The alternative currently being touted

by those wishing to consign freon to chemical oblivion, including some oil company scientists, is hexane. It leaves some things to be desired, including that while not painted by the broad brush of being an ozone threat, it doesn't work as well as freon. The trade-off would then seem to devolve to the environmental risk from missed hydrocarbons vs. that from .03 gallons of freon per year released into the atmosphere.

The real damage done by either scenario is being debated in scientific and pseudo-scientific forums worldwide. Less open to question, believes Bauer, is the risk posed by a gallon or more of highly explosive hexane on board any ocean-going vessel. As anyone who has been there will attest, nothing strikes fear in a crew's heart as does the threat of fire at sea.

Safety and environmental responsibility have rightly become sacred chants on board offshore drilling rigs and in the offices from which they are run. It would seem something of a step backwards to replace an efficient, safe, and recyclable material with one that appears to be none of those things.

Biodegradable drilling fluids

The British journal, New Scientist, reports that scientists at Edinburgh's Heriot Watt University are turning to VOODOO to find a biodegradable oil for use in drilling muds. The unscientific sounding acronym stands for Vegetable Oil for Offshore Drilling Operations and is a very scientific attempt to use rapeseed oil as a replacement for the mineral oils currently being used and dumped with drill cuttings on the ocean floor.

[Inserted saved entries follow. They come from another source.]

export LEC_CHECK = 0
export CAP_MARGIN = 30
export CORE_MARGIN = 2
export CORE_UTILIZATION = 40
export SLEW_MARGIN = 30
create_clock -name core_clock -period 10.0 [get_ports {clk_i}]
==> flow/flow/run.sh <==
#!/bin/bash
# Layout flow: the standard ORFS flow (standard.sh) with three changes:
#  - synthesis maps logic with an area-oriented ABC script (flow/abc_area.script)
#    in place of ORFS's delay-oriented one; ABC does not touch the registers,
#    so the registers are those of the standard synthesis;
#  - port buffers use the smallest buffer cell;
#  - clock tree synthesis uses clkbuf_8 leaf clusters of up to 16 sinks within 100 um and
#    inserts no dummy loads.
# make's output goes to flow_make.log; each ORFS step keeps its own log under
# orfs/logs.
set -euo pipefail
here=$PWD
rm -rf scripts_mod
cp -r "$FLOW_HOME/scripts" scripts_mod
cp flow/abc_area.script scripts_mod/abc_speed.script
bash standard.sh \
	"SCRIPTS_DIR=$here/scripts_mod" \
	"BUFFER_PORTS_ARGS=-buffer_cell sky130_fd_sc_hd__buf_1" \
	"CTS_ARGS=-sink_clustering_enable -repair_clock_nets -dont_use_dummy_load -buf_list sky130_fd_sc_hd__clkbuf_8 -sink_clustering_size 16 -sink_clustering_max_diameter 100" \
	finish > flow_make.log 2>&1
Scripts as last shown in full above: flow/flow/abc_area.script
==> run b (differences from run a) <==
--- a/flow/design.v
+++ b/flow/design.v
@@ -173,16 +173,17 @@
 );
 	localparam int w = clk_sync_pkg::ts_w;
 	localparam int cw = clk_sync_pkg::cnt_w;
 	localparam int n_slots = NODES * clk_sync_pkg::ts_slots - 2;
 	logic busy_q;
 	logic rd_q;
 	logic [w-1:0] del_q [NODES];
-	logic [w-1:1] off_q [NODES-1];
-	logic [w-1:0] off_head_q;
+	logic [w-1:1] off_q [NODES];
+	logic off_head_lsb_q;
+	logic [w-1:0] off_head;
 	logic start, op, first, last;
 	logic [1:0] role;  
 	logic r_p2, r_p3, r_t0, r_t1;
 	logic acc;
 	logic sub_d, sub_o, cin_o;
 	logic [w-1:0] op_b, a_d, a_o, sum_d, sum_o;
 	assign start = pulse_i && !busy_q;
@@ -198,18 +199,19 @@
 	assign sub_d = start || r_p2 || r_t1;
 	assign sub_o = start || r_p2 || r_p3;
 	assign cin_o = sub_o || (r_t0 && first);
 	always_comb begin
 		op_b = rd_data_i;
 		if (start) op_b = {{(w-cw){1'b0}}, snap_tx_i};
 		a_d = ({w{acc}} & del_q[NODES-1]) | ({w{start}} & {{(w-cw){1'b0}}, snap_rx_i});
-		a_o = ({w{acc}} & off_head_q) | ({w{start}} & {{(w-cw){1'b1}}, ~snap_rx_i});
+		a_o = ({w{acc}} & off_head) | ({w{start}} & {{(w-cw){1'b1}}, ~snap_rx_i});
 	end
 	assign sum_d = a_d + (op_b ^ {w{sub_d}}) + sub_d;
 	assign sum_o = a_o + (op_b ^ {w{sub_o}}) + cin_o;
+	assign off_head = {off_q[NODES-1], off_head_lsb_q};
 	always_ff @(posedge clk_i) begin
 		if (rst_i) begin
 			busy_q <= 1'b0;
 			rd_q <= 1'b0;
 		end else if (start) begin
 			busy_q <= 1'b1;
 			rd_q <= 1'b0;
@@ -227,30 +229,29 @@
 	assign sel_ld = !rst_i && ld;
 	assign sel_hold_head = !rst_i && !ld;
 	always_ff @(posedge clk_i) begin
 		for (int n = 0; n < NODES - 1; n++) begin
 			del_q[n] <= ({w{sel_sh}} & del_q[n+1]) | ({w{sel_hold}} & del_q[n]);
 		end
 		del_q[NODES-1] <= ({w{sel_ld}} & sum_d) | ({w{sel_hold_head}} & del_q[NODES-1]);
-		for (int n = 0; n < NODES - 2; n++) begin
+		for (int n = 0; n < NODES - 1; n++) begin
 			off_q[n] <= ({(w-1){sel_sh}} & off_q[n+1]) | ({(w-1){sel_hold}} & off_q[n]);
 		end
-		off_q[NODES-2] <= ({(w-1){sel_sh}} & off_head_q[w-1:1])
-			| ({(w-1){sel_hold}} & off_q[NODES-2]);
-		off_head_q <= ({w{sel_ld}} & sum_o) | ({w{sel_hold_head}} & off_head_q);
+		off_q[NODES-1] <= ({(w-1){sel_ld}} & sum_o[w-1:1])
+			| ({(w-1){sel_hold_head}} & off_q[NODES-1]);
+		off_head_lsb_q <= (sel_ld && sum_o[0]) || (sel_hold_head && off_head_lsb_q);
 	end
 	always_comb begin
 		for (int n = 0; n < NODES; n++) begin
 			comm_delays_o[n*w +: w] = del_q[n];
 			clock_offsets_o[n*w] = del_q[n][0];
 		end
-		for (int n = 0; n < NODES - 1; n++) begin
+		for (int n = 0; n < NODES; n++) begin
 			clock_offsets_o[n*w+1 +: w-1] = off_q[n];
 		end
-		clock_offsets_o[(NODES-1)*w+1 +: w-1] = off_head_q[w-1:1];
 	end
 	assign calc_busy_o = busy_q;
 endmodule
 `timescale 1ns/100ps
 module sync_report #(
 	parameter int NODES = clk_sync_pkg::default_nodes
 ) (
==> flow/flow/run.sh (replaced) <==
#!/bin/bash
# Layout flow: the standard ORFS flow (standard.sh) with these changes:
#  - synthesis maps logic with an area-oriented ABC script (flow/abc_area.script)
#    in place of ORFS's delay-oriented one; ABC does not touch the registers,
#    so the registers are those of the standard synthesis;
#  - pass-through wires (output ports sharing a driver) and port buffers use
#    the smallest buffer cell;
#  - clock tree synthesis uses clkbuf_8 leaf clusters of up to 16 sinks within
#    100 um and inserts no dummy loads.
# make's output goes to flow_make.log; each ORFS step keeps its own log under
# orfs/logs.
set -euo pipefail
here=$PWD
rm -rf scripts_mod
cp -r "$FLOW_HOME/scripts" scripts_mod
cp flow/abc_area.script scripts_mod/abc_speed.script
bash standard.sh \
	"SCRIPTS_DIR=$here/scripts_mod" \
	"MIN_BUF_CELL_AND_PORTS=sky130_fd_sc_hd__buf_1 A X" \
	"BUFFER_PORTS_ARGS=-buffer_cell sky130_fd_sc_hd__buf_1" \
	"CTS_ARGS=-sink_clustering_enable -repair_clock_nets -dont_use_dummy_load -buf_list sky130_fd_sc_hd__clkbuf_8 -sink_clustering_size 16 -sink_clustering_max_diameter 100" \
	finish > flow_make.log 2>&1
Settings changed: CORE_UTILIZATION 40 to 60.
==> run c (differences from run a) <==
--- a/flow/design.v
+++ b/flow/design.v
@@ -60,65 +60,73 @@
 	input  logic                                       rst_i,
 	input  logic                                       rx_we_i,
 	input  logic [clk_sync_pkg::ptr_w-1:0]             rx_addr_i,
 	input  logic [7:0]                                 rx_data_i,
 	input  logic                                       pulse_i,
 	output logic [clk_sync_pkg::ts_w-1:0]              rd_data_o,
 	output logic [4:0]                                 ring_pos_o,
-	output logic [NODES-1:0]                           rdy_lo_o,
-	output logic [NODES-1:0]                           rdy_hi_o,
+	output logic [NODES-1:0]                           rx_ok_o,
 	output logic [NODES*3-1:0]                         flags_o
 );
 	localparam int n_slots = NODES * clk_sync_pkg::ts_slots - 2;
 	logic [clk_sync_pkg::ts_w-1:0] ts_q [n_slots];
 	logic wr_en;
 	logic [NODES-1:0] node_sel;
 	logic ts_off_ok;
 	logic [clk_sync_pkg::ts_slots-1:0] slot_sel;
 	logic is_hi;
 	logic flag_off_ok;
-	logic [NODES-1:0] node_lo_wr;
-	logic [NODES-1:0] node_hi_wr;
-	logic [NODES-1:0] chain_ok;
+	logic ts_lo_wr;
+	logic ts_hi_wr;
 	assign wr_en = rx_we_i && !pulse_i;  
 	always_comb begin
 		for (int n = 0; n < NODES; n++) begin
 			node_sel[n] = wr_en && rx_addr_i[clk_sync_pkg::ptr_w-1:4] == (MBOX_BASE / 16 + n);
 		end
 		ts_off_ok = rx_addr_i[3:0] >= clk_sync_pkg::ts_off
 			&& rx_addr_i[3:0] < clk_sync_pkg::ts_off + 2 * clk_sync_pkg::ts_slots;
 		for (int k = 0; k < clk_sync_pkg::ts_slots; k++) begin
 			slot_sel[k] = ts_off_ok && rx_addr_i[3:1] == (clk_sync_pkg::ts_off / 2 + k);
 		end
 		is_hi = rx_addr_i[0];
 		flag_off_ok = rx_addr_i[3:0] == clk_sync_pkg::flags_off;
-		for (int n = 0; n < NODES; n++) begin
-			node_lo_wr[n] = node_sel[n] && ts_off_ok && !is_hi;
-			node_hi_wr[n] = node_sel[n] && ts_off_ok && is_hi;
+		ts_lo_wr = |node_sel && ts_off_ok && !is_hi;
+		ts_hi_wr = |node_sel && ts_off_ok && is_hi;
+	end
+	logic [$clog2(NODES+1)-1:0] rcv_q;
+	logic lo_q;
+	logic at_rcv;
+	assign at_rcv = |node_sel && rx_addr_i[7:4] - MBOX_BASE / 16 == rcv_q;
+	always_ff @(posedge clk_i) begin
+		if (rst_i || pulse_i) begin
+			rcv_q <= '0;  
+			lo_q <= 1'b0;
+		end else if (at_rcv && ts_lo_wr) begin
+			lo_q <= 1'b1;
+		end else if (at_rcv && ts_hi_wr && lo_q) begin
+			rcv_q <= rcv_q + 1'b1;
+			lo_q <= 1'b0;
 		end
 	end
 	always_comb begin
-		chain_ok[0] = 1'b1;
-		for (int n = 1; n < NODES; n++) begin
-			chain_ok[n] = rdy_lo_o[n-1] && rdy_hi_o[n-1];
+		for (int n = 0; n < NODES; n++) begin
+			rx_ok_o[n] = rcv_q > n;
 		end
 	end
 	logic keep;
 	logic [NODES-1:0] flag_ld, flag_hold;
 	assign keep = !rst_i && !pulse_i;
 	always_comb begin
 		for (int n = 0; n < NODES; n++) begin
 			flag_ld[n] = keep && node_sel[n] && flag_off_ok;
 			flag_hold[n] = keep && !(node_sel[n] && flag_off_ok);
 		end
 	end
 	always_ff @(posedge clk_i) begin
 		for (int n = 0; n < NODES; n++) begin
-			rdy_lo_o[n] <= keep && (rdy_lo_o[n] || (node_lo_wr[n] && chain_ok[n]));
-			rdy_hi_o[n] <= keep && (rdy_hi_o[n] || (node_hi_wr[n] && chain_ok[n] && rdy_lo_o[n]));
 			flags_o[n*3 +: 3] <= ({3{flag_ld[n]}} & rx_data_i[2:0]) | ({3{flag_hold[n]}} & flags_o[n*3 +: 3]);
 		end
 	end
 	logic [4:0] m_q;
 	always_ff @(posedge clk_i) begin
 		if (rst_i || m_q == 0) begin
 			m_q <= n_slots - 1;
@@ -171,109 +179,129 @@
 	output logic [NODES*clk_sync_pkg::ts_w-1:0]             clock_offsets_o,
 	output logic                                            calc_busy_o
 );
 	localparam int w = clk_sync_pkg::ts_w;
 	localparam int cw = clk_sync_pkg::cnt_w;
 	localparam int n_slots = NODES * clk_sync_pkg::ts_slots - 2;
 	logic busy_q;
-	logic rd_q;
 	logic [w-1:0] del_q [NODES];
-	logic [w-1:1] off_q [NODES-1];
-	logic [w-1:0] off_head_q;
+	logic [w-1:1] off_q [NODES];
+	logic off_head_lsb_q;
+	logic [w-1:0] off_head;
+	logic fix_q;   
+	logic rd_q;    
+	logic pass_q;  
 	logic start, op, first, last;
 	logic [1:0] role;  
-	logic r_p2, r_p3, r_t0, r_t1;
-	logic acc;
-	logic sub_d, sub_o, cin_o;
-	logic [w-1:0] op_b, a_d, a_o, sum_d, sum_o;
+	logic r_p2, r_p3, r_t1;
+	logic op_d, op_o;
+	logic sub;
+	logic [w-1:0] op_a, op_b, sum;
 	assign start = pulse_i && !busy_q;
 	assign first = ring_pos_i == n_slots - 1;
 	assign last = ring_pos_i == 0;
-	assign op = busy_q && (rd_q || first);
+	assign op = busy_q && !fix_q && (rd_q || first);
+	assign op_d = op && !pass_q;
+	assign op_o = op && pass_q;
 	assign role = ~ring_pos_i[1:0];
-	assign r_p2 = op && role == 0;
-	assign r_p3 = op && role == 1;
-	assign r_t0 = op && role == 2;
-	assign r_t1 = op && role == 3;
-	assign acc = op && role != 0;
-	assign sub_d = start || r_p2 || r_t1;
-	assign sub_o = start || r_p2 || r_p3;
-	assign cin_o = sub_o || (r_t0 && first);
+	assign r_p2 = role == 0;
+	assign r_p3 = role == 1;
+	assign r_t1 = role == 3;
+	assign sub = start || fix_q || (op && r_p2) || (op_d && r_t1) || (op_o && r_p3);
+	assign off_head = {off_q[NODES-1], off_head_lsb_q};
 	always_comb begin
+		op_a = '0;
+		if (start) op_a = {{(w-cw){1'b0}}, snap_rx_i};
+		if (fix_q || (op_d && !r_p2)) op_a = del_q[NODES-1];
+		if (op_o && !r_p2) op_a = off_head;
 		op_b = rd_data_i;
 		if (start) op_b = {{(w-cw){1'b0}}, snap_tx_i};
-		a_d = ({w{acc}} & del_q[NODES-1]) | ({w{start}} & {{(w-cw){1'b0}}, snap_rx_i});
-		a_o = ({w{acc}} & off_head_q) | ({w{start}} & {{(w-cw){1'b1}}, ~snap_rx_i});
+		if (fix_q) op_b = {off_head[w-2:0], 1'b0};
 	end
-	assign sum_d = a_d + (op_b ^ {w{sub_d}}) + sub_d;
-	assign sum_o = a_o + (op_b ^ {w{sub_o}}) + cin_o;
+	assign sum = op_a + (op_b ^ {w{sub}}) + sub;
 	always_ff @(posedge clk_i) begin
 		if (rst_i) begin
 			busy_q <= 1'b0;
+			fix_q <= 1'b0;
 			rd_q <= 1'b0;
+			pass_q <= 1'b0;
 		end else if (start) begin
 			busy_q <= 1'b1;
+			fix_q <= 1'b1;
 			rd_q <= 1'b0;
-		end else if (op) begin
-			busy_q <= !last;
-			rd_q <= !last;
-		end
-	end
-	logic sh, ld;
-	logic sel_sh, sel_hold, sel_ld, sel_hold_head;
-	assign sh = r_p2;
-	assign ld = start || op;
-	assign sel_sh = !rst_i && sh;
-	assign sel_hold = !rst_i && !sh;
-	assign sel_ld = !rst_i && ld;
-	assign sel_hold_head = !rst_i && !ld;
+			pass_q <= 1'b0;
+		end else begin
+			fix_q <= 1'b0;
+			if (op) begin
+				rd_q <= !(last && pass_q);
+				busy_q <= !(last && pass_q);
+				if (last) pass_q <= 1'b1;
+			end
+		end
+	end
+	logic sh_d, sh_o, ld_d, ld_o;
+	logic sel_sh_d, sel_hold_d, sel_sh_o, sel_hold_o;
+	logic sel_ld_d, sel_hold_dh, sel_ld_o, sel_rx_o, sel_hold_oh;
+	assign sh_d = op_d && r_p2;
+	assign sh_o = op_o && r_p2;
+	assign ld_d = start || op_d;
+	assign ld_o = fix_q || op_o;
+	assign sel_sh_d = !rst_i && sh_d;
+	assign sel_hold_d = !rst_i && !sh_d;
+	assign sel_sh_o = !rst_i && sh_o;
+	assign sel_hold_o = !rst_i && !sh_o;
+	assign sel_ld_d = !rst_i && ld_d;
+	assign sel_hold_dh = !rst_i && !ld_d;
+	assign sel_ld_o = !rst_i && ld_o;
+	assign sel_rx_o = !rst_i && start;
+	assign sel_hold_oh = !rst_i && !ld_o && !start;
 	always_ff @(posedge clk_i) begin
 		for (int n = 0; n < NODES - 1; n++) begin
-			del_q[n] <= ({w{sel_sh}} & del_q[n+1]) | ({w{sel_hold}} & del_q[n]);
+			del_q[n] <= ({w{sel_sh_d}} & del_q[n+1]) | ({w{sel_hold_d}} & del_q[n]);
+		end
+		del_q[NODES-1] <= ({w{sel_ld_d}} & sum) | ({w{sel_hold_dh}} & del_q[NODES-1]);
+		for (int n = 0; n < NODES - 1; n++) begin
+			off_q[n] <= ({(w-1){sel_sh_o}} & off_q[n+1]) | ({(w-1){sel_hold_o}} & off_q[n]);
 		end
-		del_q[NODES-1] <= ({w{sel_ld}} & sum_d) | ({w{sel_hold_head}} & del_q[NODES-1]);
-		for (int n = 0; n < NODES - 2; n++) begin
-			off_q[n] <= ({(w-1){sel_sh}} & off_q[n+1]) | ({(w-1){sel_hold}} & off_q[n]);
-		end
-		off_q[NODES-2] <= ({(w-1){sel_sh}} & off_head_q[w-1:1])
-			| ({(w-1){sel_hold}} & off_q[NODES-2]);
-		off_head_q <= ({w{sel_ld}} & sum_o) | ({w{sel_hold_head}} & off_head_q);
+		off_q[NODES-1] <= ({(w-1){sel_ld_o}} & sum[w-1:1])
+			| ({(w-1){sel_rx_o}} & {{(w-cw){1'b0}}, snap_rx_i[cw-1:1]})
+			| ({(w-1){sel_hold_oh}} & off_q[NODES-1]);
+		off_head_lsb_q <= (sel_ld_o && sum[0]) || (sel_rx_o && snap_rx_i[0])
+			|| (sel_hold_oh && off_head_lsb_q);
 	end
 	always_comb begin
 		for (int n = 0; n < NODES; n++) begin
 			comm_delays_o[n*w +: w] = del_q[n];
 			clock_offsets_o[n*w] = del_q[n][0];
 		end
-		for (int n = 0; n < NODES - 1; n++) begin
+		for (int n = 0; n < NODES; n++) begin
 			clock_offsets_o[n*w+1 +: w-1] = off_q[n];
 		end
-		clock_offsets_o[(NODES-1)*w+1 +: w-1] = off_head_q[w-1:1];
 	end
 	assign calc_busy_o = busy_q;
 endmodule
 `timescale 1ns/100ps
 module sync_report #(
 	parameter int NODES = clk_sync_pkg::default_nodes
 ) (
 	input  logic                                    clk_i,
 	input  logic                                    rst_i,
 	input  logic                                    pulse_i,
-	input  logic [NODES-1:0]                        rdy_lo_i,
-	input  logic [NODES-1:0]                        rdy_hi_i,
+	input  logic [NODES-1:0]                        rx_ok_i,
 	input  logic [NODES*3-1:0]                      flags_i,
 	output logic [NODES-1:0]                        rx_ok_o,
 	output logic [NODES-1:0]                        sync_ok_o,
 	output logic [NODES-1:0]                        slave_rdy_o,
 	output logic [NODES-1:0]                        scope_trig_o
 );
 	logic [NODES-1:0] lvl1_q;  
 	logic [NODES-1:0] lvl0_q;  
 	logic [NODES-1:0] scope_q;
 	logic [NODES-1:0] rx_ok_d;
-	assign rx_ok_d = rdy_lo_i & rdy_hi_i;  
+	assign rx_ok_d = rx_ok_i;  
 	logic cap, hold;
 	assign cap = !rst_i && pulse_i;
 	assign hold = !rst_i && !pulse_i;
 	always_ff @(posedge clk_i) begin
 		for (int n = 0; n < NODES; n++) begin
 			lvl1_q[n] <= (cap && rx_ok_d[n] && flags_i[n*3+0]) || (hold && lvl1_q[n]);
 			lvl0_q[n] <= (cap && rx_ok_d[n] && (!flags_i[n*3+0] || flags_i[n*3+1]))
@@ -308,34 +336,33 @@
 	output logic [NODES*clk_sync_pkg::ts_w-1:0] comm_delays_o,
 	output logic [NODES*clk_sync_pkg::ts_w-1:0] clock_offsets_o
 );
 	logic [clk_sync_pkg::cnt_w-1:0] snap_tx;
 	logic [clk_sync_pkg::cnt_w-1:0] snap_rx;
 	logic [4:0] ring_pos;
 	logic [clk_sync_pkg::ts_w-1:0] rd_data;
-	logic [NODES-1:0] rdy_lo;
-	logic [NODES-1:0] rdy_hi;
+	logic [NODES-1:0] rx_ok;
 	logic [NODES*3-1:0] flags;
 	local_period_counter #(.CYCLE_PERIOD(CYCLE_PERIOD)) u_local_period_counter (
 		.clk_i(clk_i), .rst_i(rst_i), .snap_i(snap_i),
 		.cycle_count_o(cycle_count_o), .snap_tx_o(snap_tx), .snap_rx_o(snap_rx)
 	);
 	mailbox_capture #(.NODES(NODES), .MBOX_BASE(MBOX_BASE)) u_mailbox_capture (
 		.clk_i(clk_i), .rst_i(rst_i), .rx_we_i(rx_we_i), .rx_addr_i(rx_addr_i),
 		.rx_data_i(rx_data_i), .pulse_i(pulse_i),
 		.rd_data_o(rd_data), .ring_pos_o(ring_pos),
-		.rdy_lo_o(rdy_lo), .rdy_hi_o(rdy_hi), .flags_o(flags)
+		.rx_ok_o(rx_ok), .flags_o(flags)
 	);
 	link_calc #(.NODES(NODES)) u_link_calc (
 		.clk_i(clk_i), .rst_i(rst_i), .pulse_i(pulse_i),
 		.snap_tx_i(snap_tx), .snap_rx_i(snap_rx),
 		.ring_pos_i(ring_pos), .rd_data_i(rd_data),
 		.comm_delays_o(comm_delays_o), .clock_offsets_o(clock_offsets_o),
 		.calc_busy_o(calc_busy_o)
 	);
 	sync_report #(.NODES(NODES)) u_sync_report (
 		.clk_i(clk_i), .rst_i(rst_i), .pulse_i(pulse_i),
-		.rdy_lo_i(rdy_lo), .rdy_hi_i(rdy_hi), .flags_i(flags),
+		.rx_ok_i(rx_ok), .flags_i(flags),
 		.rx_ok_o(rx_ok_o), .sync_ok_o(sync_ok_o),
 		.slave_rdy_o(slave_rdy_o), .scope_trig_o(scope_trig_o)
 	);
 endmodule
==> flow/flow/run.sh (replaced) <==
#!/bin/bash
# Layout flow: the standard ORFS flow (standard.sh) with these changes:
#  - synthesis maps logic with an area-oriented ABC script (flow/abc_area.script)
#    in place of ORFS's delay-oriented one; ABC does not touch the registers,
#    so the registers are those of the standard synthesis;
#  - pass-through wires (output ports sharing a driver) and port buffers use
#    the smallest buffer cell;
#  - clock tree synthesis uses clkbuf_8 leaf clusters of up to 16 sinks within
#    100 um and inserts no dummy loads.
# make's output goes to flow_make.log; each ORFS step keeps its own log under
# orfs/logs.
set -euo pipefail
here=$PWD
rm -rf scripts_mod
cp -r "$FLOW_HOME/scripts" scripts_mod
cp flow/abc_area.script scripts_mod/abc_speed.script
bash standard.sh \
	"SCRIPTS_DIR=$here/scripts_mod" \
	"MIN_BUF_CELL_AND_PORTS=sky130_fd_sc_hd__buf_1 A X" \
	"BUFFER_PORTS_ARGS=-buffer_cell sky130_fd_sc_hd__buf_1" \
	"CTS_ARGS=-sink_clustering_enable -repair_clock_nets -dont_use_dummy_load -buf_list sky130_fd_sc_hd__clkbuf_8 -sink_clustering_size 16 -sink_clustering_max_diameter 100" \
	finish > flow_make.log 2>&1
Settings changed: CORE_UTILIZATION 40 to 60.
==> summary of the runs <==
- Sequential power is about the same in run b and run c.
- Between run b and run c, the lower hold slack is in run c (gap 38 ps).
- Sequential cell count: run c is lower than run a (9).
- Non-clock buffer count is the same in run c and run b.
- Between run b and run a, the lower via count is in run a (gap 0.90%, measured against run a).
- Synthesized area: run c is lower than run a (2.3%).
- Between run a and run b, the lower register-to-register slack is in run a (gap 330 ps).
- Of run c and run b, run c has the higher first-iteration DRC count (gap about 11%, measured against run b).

The three-year old project, with the help of Enterprise Oil, has established that the vegetable oil, similar to that used for cooking, remains an effective lubricant at temperatures of up to 120 deg C and pressures of 300 atmospheres.

Rapeseed oil's main attraction, of course, is that drill cuttings contaminated with it do not threaten marine life. Real-world trials in the North Sea are expected to take place sometime later in the year.

It is estimated 250 tons of rapeseed will be consumed per well drilled at a cost of about 450 pounds sterling per ton. About a ton of the stuff is produced per hectare of rapeseed and with about 50 wells to be drilled in the next year, the breakthrough could be something of a boon to UK farmers. The higher cost of rapeseed oil - mineral oil is about 300 pounds sterling per ton - is unlikely to dampen ecologists' enthusiasm for the product nor serve as a sufficient argument against it.